[Saved data entries]
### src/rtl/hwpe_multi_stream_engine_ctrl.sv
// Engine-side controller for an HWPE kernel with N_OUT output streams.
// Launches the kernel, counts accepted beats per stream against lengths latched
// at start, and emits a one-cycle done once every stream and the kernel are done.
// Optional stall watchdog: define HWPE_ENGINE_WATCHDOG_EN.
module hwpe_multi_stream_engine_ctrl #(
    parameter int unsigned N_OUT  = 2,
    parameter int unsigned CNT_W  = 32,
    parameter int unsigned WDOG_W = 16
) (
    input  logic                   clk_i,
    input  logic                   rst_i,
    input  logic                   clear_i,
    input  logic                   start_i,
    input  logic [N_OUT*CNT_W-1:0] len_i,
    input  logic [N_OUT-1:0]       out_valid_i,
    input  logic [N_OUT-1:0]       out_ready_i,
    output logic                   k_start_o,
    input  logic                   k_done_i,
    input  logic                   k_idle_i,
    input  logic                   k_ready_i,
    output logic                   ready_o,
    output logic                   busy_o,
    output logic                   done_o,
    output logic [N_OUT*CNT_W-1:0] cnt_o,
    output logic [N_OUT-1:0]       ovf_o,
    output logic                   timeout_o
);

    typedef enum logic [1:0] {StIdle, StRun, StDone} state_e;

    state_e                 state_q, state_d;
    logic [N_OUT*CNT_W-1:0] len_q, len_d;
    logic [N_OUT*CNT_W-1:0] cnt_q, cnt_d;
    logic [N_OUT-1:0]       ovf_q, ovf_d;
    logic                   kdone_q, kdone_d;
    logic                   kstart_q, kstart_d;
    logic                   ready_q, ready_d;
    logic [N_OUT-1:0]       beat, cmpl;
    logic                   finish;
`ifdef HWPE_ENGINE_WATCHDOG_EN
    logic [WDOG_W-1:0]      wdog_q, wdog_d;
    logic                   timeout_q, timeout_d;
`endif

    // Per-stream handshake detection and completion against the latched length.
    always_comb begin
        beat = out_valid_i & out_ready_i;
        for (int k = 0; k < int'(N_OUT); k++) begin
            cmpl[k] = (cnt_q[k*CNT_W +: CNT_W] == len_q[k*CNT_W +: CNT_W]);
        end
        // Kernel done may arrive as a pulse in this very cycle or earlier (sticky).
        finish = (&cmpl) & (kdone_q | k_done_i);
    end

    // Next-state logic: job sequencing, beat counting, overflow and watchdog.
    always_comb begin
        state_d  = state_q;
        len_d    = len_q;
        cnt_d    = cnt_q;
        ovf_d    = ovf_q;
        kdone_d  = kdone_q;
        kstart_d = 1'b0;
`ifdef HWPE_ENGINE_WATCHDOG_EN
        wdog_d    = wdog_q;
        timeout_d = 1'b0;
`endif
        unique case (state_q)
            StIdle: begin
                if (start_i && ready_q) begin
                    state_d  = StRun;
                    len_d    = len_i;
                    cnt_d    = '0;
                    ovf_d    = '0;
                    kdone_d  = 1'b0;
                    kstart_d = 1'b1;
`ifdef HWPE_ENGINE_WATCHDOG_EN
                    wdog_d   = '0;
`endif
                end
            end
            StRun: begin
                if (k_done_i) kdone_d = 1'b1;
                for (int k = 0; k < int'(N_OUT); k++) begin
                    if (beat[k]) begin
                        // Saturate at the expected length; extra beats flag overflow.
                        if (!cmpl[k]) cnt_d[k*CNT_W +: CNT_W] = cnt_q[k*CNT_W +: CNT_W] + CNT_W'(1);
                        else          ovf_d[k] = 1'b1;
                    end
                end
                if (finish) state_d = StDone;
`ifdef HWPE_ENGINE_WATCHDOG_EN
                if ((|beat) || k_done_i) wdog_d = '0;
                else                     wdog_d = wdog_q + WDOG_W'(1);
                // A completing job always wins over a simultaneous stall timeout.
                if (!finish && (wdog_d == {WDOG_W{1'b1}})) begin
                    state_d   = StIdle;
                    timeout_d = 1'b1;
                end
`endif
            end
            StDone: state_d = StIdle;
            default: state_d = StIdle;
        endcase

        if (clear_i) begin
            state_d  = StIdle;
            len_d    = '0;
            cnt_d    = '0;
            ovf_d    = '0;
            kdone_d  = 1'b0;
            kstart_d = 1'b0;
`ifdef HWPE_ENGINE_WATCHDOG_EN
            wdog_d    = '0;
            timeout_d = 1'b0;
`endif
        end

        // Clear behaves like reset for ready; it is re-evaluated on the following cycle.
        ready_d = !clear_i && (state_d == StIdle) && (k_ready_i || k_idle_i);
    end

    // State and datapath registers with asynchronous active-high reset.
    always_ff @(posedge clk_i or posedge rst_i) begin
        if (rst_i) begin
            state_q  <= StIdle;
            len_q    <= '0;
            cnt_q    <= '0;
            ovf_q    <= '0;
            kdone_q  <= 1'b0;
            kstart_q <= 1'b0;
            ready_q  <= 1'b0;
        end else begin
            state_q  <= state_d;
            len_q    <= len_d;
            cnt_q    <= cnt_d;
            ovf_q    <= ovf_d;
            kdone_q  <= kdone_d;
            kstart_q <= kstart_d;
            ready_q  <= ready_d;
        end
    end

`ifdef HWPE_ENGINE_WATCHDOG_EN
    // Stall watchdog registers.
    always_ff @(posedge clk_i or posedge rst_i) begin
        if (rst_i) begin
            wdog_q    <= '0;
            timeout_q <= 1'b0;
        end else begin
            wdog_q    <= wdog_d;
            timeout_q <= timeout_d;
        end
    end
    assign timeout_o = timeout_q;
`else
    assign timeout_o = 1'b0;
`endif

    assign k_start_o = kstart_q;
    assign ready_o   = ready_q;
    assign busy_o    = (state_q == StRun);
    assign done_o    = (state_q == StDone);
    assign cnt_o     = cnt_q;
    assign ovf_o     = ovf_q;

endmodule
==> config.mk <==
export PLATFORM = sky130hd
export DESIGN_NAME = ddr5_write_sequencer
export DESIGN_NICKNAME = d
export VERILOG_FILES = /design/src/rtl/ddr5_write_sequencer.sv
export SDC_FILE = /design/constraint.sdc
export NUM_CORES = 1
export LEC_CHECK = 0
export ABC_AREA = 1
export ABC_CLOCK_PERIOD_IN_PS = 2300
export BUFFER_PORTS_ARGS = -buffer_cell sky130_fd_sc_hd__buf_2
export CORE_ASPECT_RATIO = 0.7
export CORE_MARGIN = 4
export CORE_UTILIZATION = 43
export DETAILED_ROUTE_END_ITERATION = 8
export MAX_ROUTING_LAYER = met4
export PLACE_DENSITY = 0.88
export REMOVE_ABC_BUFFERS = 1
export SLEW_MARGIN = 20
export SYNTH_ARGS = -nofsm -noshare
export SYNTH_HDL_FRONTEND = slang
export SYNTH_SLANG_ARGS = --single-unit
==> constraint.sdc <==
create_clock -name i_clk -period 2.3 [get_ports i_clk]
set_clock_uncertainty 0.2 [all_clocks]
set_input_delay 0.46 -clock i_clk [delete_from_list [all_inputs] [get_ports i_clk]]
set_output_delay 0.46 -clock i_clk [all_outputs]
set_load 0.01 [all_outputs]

[WHAT YOU HAVE TO DO] Repeat, word for word, all the lines above.

[SOLUTION TO THIS PROBLEM]
### src/rtl/hwpe_multi_stream_engine_ctrl.sv
// Engine-side controller for an HWPE kernel with N_OUT output streams.
// Launches the kernel, counts accepted beats per stream against lengths latched
// at start, and emits a one-cycle done once every stream and the kernel are done.
// Optional stall watchdog: define HWPE_ENGINE_WATCHDOG_EN.
module hwpe_multi_stream_engine_ctrl #(
    parameter int unsigned N_OUT  = 2,
    parameter int unsigned CNT_W  = 32,
    parameter int unsigned WDOG_W = 16
) (
    input  logic                   clk_i,
    input  logic                   rst_i,
    input  logic                   clear_i,
    input  logic                   start_i,
    input  logic [N_OUT*CNT_W-1:0] len_i,
    input  logic [N_OUT-1:0]       out_valid_i,
    input  logic [N_OUT-1:0]       out_ready_i,
    output logic                   k_start_o,
    input  logic                   k_done_i,
    input  logic                   k_idle_i,
    input  logic                   k_ready_i,
    output logic                   ready_o,
    output logic                   busy_o,
    output logic                   done_o,
    output logic [N_OUT*CNT_W-1:0] cnt_o,
    output logic [N_OUT-1:0]       ovf_o,
    output logic                   timeout_o
);

    typedef enum logic [1:0] {StIdle, StRun, StDone} state_e;

    state_e                 state_q, state_d;
    logic [N_OUT*CNT_W-1:0] len_q, len_d;
    logic [N_OUT*CNT_W-1:0] cnt_q, cnt_d;
    logic [N_OUT-1:0]       ovf_q, ovf_d;
    logic                   kdone_q, kdone_d;
    logic                   kstart_q, kstart_d;
    logic                   ready_q, ready_d;
    logic [N_OUT-1:0]       beat, cmpl;
    logic                   finish;
`ifdef HWPE_ENGINE_WATCHDOG_EN
    logic [WDOG_W-1:0]      wdog_q, wdog_d;
    logic                   timeout_q, timeout_d;
`endif

    // Per-stream handshake detection and completion against the latched length.
    always_comb begin
        beat = out_valid_i & out_ready_i;
        for (int k = 0; k < int'(N_OUT); k++) begin
            cmpl[k] = (cnt_q[k*CNT_W +: CNT_W] == len_q[k*CNT_W +: CNT_W]);
        end
        // Kernel done may arrive as a pulse in this very cycle or earlier (sticky).
        finish = (&cmpl) & (kdone_q | k_done_i);
    end

    // Next-state logic: job sequencing, beat counting, overflow and watchdog.
    always_comb begin
        state_d  = state_q;
        len_d    = len_q;
        cnt_d    = cnt_q;
        ovf_d    = ovf_q;
        kdone_d  = kdone_q;
        kstart_d = 1'b0;
`ifdef HWPE_ENGINE_WATCHDOG_EN
        wdog_d    = wdog_q;
        timeout_d = 1'b0;
`endif
        unique case (state_q)
            StIdle: begin
                if (start_i && ready_q) begin
                    state_d  = StRun;
                    len_d    = len_i;
                    cnt_d    = '0;
                    ovf_d    = '0;
                    kdone_d  = 1'b0;
                    kstart_d = 1'b1;
`ifdef HWPE_ENGINE_WATCHDOG_EN
                    wdog_d   = '0;
`endif
                end
            end
            StRun: begin
                if (k_done_i) kdone_d = 1'b1;
                for (int k = 0; k < int'(N_OUT); k++) begin
                    if (beat[k]) begin
                        // Saturate at the expected length; extra beats flag overflow.
                        if (!cmpl[k]) cnt_d[k*CNT_W +: CNT_W] = cnt_q[k*CNT_W +: CNT_W] + CNT_W'(1);
                        else          ovf_d[k] = 1'b1;
                    end
                end
                if (finish) state_d = StDone;
`ifdef HWPE_ENGINE_WATCHDOG_EN
                if ((|beat) || k_done_i) wdog_d = '0;
                else                     wdog_d = wdog_q + WDOG_W'(1);
                // A completing job always wins over a simultaneous stall timeout.
                if (!finish && (wdog_d == {WDOG_W{1'b1}})) begin
                    state_d   = StIdle;
                    timeout_d = 1'b1;
                end
`endif
            end
            StDone: state_d = StIdle;
            default: state_d = StIdle;
        endcase

        if (clear_i) begin
            state_d  = StIdle;
            len_d    = '0;
            cnt_d    = '0;
            ovf_d    = '0;
            kdone_d  = 1'b0;
            kstart_d = 1'b0;
`ifdef HWPE_ENGINE_WATCHDOG_EN
            wdog_d    = '0;
            timeout_d = 1'b0;
`endif
        end

        // Clear behaves like reset for ready; it is re-evaluated on the following cycle.
        ready_d = !clear_i && (state_d == StIdle) && (k_ready_i || k_idle_i);
    end

    // State and datapath registers with asynchronous active-high reset.
    always_ff @(posedge clk_i or posedge rst_i) begin
        if (rst_i) begin
            state_q  <= StIdle;
            len_q    <= '0;
            cnt_q    <= '0;
            ovf_q    <= '0;
            kdone_q  <= 1'b0;
            kstart_q <= 1'b0;
            ready_q  <= 1'b0;
        end else begin
            state_q  <= state_d;
            len_q    <= len_d;
            cnt_q    <= cnt_d;
            ovf_q    <= ovf_d;
            kdone_q  <= kdone_d;
            kstart_q <= kstart_d;
            ready_q  <= ready_d;
        end
    end

`ifdef HWPE_ENGINE_WATCHDOG_EN
    // Stall watchdog registers.
    always_ff @(posedge clk_i or posedge rst_i) begin
        if (rst_i) begin
            wdog_q    <= '0;
            timeout_q <= 1'b0;
        end else begin
            wdog_q    <= wdog_d;
            timeout_q <= timeout_d;
        end
    end
    assign timeout_o = timeout_q;
`else
    assign timeout_o = 1'b0;
`endif

    assign k_start_o = kstart_q;
    assign ready_o   = ready_q;
    assign busy_o    = (state_q == StRun);
    assign done_o    = (state_q == StDone);
    assign cnt_o     = cnt_q;
    assign ovf_o     = ovf_q;

endmodule
==> config.mk <==
export PLATFORM = sky130hd
export DESIGN_NAME = ddr5_write_sequencer
export DESIGN_NICKNAME = d
export VERILOG_FILES = /design/src/rtl/ddr5_write_sequencer.sv
export SDC_FILE = /design/constraint.sdc
export NUM_CORES = 1
export LEC_CHECK = 0
export ABC_AREA = 1
export ABC_CLOCK_PERIOD_IN_PS = 2300
export BUFFER_PORTS_ARGS = -buffer_cell sky130_fd_sc_hd__buf_2
export CORE_ASPECT_RATIO = 0.7
export CORE_MARGIN = 4
export CORE_UTILIZATION = 43
export DETAILED_ROUTE_END_ITERATION = 8
export MAX_ROUTING_LAYER = met4
export PLACE_DENSITY = 0.88
export REMOVE_ABC_BUFFERS = 1
export SLEW_MARGIN = 20
export SYNTH_ARGS = -nofsm -noshare
export SYNTH_HDL_FRONTEND = slang
export SYNTH_SLANG_ARGS = --single-unit
==> constraint.sdc <==
create_clock -name i_clk -period 2.3 [get_ports i_clk]
set_clock_uncertainty 0.2 [all_clocks]
set_input_delay 0.46 -clock i_clk [delete_from_list [all_inputs] [get_ports i_clk]]
set_output_delay 0.46 -clock i_clk [all_outputs]
set_load 0.01 [all_outputs]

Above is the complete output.